![]() |
"Iya,
tentu kami mewakili Bapak Presiden dan pemerintah mengucapkan Selamat
Hari Pers Nasional. Harapan dan doa supaya pers kita terus menjadi pers
yang maju, bertanggung jawab, semakin profesional, dan menjadi pilar
kemajuan bangsa dan negara," ucap Mensesneg di Istana negara Jakarta,
Senin, 9 Februari 2026.
Prasetyo
juga menyampaikan apresiasi kepada insan pers atas kontribusinya dalam
menyampaikan berbagai informasi kepada masyarakat. Menurutnya, peran
pers sangat penting dalam mengawal dinamika kehidupan berbangsa.
"Terima
kasih kepada seluruh insan pers yang selama ini telah bekerja keras
luar biasa. Terutama dalam menyampaikan segala sesuatu tugas,
keberhasilan, maupun permasalahan-permasalahan yang terjadi di
masyarakat," kata Prasetyo.
Pemerintah berharap pers terus menjaga
tanggung jawab dalam menyampaikan informasi yang akurat dan berimbang.

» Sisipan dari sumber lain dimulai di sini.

`src/rtl/ram_march_bist_if.sv`:
```
// Port bundle between the March BIST engine, whoever starts it, and the RAM under test.
interface ram_march_bist_if #(
    parameter int ADDR_W = 20,
    parameter int DATA_W = 8,
    parameter int ERR_W  = 16
);
    logic              start;
    logic              busy;
    logic              done;
    logic              pass;
    logic [ERR_W-1:0]  err_count;
    logic [ADDR_W-1:0] fail_addr;
    logic              ram_we;
    logic [ADDR_W-1:0] ram_addr;
    logic [DATA_W-1:0] ram_wdata;
    logic [DATA_W-1:0] ram_rdata;

    modport master (
        input  start, ram_rdata,
        output busy, done, pass, err_count, fail_addr, ram_we, ram_addr, ram_wdata
    );
    modport slave (
        output start, ram_rdata,
        input  busy, done, pass, err_count, fail_addr, ram_we, ram_addr, ram_wdata
    );
endinterface

```
`src/rtl/ram_march_bist.sv`:
```
// March BIST initiator: W0(P), up R(P)W(~P), down R(~P)W(P), up R(P), then a drain compare.
// Counts mismatches (saturating) and records the first failing address of each run.
module ram_march_bist #(
    parameter int                ADDR_W  = 20,
    parameter int                DATA_W  = 8,
    parameter logic [DATA_W-1:0] PATTERN = 8'h55,
    parameter int                ERR_W   = 16
) (
    input  logic             clk,
    input  logic             rst,
    ram_march_bist_if.master bus
);
    typedef enum logic [2:0] {IDLE, W0, RW1, RW0, RD, DRAIN} state_t;

    localparam logic [ADDR_W-1:0] ADDR_LAST = '1;
    localparam logic [ERR_W-1:0]  ERR_MAX   = '1;

    state_t            state, state_n;
    logic [ADDR_W-1:0] addr, addr_n;
    logic              sub, sub_n;        // 0 = read half, 1 = write half of an RW pair
    logic              rd_vld;
    logic [ADDR_W-1:0] rd_addr;
    logic              we, we_n;
    logic [DATA_W-1:0] wdata, wdata_n;
    logic              busy, done, pass;
    logic [ERR_W-1:0]  err_count;
    logic [ADDR_W-1:0] fail_addr;
    logic              cmp_en, mismatch;
    logic [DATA_W-1:0] expect_data;
    logic [ADDR_W-1:0] cmp_addr;

    always_comb begin
        state_n = state;
        addr_n  = addr;
        sub_n   = 1'b0;
        we_n    = 1'b0;
        wdata_n = '0;
        case (state)
            IDLE: if (bus.start) begin
                state_n = W0;
                addr_n  = '0;
            end
            W0: if (addr == ADDR_LAST) begin
                state_n = RW1;
                addr_n  = '0;
            end else begin
                addr_n = addr + 1'b1;
            end
            RW1: if (!sub) begin
                sub_n = 1'b1;
            end else if (addr == ADDR_LAST) begin
                state_n = RW0;
                addr_n  = ADDR_LAST;
            end else begin
                addr_n = addr + 1'b1;
            end
            RW0: if (!sub) begin
                sub_n = 1'b1;
            end else if (addr == '0) begin
                state_n = RD;
                addr_n  = '0;
            end else begin
                addr_n = addr - 1'b1;
            end
            RD: if (addr == ADDR_LAST) begin
                state_n = DRAIN;
            end else begin
                addr_n = addr + 1'b1;
            end
            DRAIN: state_n = IDLE;
            default: state_n = IDLE;
        endcase

        // Port drive is derived from the upcoming state so it lands registered with it
        case (state_n)
            W0:  begin we_n = 1'b1; wdata_n = PATTERN; end
            RW1: if (sub_n) begin we_n = 1'b1; wdata_n = ~PATTERN; end
            RW0: if (sub_n) begin we_n = 1'b1; wdata_n = PATTERN; end
            default: ;
        endcase
    end

    // RW compares happen in the write half, when the read half's data has returned
    always_comb begin
        cmp_en      = 1'b0;
        expect_data = PATTERN;
        cmp_addr    = addr;
        if ((state == RW1 || state == RW0) && sub) begin
            cmp_en      = 1'b1;
            expect_data = (state == RW1) ? PATTERN : ~PATTERN;
        end
        if (rd_vld) begin
            cmp_en   = 1'b1;
            cmp_addr = rd_addr;
        end
        mismatch = cmp_en && (bus.ram_rdata != expect_data);
    end

    always_ff @(posedge clk or posedge rst) begin
        if (rst) begin
            state     <= IDLE;
            addr      <= '0;
            sub       <= 1'b0;
            rd_vld    <= 1'b0;
            rd_addr   <= '0;
            we        <= 1'b0;
            wdata     <= '0;
            busy      <= 1'b0;
            done      <= 1'b0;
            pass      <= 1'b0;
            err_count <= '0;
            fail_addr <= '0;
        end else begin
            state   <= state_n;
            addr    <= addr_n;
            sub     <= sub_n;
            rd_vld  <= (state == RD);
            rd_addr <= addr;
            we      <= we_n;
            wdata   <= wdata_n;
            busy    <= (state_n != IDLE);
            done    <= (state == DRAIN);
            if (state == IDLE && bus.start) begin
                err_count <= '0;
                fail_addr <= '0;
                pass      <= 1'b0;
            end else if (mismatch) begin
                if (err_count != ERR_MAX) err_count <= err_count + 1'b1;
                // counter saturates rather than wraps, so zero means no earlier failure
                if (err_count == '0) fail_addr <= cmp_addr;
            end
            if (state == DRAIN) pass <= (err_count == '0) && !mismatch;
        end
    end

    assign bus.busy      = busy;
    assign bus.done      = done;
    assign bus.pass      = pass;
    assign bus.err_count = err_count;
    assign bus.fail_addr = fail_addr;
    assign bus.ram_we    = we;
    assign bus.ram_addr  = addr;
    assign bus.ram_wdata = wdata;
endmodule

```
`src/flat_wrapper.sv`:
```
// flat-port wrapper written by rule: the top's interface ports become plain ports
module ram_march_bist_flat 
#(
    parameter int                ADDR_W  = 20,
    parameter int                DATA_W  = 8,
    parameter logic [DATA_W-1:0] PATTERN = 8'h55,
    parameter int                ERR_W   = 16
)
  (clk, rst, bus_start, bus_ram_rdata, bus_busy, bus_done, bus_pass, bus_err_count, bus_fail_addr, bus_ram_we, bus_ram_addr, bus_ram_wdata);
  ram_march_bist_if #(.ADDR_W(ADDR_W), .DATA_W(DATA_W), .ERR_W(ERR_W)) bus_i ();
  input  logic clk;
  input  logic rst;
  input wire logic [$bits(bus_i.start)-1:0] bus_start;
  input wire logic [$bits(bus_i.ram_rdata)-1:0] bus_ram_rdata;
  output wire logic [$bits(bus_i.busy)-1:0] bus_busy;
  output wire logic [$bits(bus_i.done)-1:0] bus_done;
  output wire logic [$bits(bus_i.pass)-1:0] bus_pass;
  output wire logic [$bits(bus_i.err_count)-1:0] bus_err_count;
  output wire logic [$bits(bus_i.fail_addr)-1:0] bus_fail_addr;
  output wire logic [$bits(bus_i.ram_we)-1:0] bus_ram_we;
  output wire logic [$bits(bus_i.ram_addr)-1:0] bus_ram_addr;
  output wire logic [$bits(bus_i.ram_wdata)-1:0] bus_ram_wdata;
  assign bus_i.start = bus_start;
  assign bus_i.ram_rdata = bus_ram_rdata;
  assign bus_busy = bus_i.busy;
  assign bus_done = bus_i.done;
  assign bus_pass = bus_i.pass;
  assign bus_err_count = bus_i.err_count;
  assign bus_fail_addr = bus_i.fail_addr;
  assign bus_ram_we = bus_i.ram_we;
  assign bus_ram_addr = bus_i.ram_addr;
  assign bus_ram_wdata = bus_i.ram_wdata;
  ram_march_bist #(.ADDR_W(ADDR_W), .DATA_W(DATA_W), .PATTERN(PATTERN), .ERR_W(ERR_W)) u_core (.clk(clk), .rst(rst), .bus(bus_i));
endmodule
```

Hal itu dinilai penting untuk menjaga kepercayaan publik terhadap media.
"Mari
kita memiliki tanggung jawab yang sama untuk menghindarkan diri dari
adanya hoaks, disinformasi. Adanya pemberitaan-pemberitaan yang tidak
bertanggung jawab yang dapat merusak sendi-sendi kehidupan bangsa kita,"
ujar Mensesneg.
Menteri
Koordinator Pemberdayaan Masyarakat (Menko PM) Muhaimin Iskandar
menegaskan masa depan demokrasi bangsa sangat ditentukan oleh kualitas
pers. Di tengah dominasi algoritma dan kecerdasan buatan, ia menilai
jurnalisme tetap harus dijaga oleh nurani manusia.
“Hari ini ketika setiap detik miliaran
keputusan diambil oleh mesin, algoritma, dan sistem kecerdasan
artifisial. Arah bangsa baik buruknya demokrasi tetap harus di tangan
kualitas media dan pers,” ujar pria yang akrab disapa Cak Imin ini dalam
sambutannya pada acara puncak peringatan Hari Pers Nasional (HPN) 2026,
di Serang, Banten, Senin 9 Januari 2026.
Menurut
Cak Imin, dunia saat ini bergerak sangat cepat dan dinavigasi oleh
informasi, data, serta algoritma. Menurutnya, batas antara fakta dan
rekayasa kian tipis, sehingga verifikasi menjadi kunci utama kerja
jurnalistik.
Ia menilai,
jurnalisme memiliki dampak yang tidak pernah netral. Menurutnya, pers
berperan sebagai suluh peradaban, motor perubahan, dan kekuatan yang
membuka kebingungan arah masyarakat.
“Karena
itu kepentingan bangsa tidak akan pernah lepas dari bagaimana pers
bekerja. Bagaimana pers menjaga nuraninya dan bagaimana pers memaknai
tanggung jawab sejarahnya,” ucapnya.